Look through the lines below; wherever the word "gates" appears, copy that line.

Provided entries START

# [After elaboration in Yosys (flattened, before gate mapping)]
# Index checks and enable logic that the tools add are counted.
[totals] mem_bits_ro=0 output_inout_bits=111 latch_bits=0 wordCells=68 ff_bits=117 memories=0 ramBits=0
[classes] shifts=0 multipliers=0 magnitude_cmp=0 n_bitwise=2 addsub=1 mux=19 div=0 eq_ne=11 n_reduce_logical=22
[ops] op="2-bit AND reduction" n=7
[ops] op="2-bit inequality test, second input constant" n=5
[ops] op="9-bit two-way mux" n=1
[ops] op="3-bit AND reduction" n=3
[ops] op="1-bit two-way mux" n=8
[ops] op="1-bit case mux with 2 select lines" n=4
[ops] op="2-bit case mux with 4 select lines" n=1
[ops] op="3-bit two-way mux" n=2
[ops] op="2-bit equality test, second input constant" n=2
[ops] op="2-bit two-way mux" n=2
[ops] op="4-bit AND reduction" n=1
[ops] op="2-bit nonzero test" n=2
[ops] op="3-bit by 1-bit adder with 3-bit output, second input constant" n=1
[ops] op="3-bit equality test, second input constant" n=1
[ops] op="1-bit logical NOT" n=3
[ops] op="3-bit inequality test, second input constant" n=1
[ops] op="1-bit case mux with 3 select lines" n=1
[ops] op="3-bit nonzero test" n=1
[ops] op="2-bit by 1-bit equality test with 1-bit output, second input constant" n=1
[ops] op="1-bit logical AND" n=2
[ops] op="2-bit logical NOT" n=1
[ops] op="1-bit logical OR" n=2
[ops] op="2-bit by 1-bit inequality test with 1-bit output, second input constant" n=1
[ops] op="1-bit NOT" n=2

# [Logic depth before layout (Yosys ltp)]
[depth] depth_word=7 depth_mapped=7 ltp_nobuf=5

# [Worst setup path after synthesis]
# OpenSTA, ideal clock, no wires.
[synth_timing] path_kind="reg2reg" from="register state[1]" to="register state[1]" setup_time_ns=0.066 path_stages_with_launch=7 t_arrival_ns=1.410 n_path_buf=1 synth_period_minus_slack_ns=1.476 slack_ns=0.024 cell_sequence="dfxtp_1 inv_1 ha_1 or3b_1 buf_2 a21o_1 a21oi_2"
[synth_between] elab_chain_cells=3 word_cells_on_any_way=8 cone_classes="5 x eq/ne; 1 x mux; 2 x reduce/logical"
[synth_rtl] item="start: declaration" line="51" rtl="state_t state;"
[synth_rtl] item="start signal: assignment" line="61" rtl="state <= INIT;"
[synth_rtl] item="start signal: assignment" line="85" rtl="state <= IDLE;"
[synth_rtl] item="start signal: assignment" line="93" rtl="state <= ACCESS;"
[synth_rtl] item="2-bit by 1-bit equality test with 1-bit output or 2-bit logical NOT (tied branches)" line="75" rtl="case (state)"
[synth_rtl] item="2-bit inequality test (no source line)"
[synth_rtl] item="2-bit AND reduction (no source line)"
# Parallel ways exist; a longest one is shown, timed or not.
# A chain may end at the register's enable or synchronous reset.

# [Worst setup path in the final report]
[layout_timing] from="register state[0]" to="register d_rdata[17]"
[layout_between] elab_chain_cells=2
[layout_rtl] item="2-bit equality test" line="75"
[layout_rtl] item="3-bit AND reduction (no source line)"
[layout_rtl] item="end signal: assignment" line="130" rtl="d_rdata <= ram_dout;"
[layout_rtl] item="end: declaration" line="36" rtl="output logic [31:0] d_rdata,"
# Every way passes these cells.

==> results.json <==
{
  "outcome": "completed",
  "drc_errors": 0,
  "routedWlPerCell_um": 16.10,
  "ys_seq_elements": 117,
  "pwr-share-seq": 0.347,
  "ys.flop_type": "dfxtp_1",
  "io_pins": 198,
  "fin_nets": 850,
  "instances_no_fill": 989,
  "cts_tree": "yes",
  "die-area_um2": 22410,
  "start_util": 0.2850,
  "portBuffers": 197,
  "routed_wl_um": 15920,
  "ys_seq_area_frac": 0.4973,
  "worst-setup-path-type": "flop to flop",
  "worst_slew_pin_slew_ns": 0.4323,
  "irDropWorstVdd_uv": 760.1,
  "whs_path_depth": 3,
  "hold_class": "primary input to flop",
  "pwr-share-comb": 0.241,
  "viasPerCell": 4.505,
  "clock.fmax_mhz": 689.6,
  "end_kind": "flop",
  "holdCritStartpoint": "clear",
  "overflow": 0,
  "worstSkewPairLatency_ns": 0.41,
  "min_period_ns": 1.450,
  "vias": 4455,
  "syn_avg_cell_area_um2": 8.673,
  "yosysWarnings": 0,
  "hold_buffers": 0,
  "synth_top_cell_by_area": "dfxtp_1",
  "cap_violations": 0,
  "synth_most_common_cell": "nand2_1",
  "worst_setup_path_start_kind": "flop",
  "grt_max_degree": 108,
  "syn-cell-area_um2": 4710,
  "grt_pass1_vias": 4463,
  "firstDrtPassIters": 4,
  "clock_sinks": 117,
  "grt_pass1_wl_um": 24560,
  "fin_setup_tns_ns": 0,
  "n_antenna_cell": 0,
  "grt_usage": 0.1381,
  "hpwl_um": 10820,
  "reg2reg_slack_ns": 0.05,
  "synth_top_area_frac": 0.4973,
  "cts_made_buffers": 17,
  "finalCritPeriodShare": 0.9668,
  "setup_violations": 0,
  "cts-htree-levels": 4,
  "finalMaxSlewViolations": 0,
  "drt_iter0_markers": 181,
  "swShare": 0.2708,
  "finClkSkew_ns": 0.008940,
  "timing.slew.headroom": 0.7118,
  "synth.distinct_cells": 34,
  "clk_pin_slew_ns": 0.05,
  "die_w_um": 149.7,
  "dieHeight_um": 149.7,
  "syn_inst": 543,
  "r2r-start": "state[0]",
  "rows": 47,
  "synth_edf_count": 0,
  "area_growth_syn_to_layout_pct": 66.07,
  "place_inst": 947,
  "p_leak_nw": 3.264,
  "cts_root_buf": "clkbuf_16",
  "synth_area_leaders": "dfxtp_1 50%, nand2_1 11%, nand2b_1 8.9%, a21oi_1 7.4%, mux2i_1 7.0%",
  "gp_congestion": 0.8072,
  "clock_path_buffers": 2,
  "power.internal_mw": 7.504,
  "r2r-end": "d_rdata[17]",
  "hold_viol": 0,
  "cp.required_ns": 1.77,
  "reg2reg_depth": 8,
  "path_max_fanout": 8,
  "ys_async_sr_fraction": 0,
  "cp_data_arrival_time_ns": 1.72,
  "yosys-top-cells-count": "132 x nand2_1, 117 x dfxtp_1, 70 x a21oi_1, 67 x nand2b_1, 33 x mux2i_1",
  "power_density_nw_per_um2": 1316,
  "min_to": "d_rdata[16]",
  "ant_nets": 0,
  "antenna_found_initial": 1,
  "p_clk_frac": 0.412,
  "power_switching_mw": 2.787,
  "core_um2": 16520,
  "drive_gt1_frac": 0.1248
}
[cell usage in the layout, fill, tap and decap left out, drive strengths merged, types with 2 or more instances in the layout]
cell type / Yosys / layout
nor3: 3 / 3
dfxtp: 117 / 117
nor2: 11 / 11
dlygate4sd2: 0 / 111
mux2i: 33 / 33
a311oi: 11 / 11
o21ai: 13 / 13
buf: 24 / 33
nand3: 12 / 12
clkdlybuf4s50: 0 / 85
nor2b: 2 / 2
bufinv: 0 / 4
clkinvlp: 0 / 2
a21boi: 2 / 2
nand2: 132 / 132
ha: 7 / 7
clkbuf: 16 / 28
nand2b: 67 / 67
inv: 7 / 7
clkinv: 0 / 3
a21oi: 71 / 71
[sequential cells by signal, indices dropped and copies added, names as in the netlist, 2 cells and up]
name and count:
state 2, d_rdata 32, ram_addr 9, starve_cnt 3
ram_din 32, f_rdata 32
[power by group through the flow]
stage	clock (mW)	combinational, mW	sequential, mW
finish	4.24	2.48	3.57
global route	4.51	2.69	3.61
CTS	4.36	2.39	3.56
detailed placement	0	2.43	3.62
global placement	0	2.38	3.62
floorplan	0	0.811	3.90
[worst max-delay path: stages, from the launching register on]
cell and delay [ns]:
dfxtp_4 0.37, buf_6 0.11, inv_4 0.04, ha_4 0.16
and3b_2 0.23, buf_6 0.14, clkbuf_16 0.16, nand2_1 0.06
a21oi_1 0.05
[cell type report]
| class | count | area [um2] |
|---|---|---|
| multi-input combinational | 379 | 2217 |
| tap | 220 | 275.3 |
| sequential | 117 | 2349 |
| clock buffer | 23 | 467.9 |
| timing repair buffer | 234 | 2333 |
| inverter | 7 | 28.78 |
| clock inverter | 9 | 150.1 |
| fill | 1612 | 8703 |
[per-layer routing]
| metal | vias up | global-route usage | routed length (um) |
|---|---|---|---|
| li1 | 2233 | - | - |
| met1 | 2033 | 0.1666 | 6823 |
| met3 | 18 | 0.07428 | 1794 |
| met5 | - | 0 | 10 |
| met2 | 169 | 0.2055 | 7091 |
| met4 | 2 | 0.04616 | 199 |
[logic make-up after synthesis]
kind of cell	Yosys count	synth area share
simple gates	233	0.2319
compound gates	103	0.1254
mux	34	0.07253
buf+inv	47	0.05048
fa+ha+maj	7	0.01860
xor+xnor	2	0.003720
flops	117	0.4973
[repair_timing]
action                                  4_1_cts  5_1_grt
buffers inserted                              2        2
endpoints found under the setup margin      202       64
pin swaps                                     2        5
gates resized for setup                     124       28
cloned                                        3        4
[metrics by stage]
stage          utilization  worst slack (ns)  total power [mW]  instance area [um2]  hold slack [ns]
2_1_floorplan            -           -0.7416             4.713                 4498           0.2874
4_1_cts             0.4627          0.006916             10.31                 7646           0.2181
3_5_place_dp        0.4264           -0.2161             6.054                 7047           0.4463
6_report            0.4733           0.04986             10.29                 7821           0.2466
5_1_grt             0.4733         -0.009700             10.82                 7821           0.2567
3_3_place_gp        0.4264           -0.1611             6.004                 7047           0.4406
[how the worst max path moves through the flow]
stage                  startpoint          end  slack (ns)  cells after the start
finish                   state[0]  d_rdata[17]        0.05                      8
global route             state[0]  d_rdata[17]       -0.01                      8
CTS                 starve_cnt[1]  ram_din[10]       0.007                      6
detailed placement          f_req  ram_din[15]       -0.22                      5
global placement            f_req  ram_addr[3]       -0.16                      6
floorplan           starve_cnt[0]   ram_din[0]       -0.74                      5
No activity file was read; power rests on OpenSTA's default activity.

Provided entries END

Task result:
simple gates	233	0.2319
compound gates	103	0.1254
gates resized for setup                     124       28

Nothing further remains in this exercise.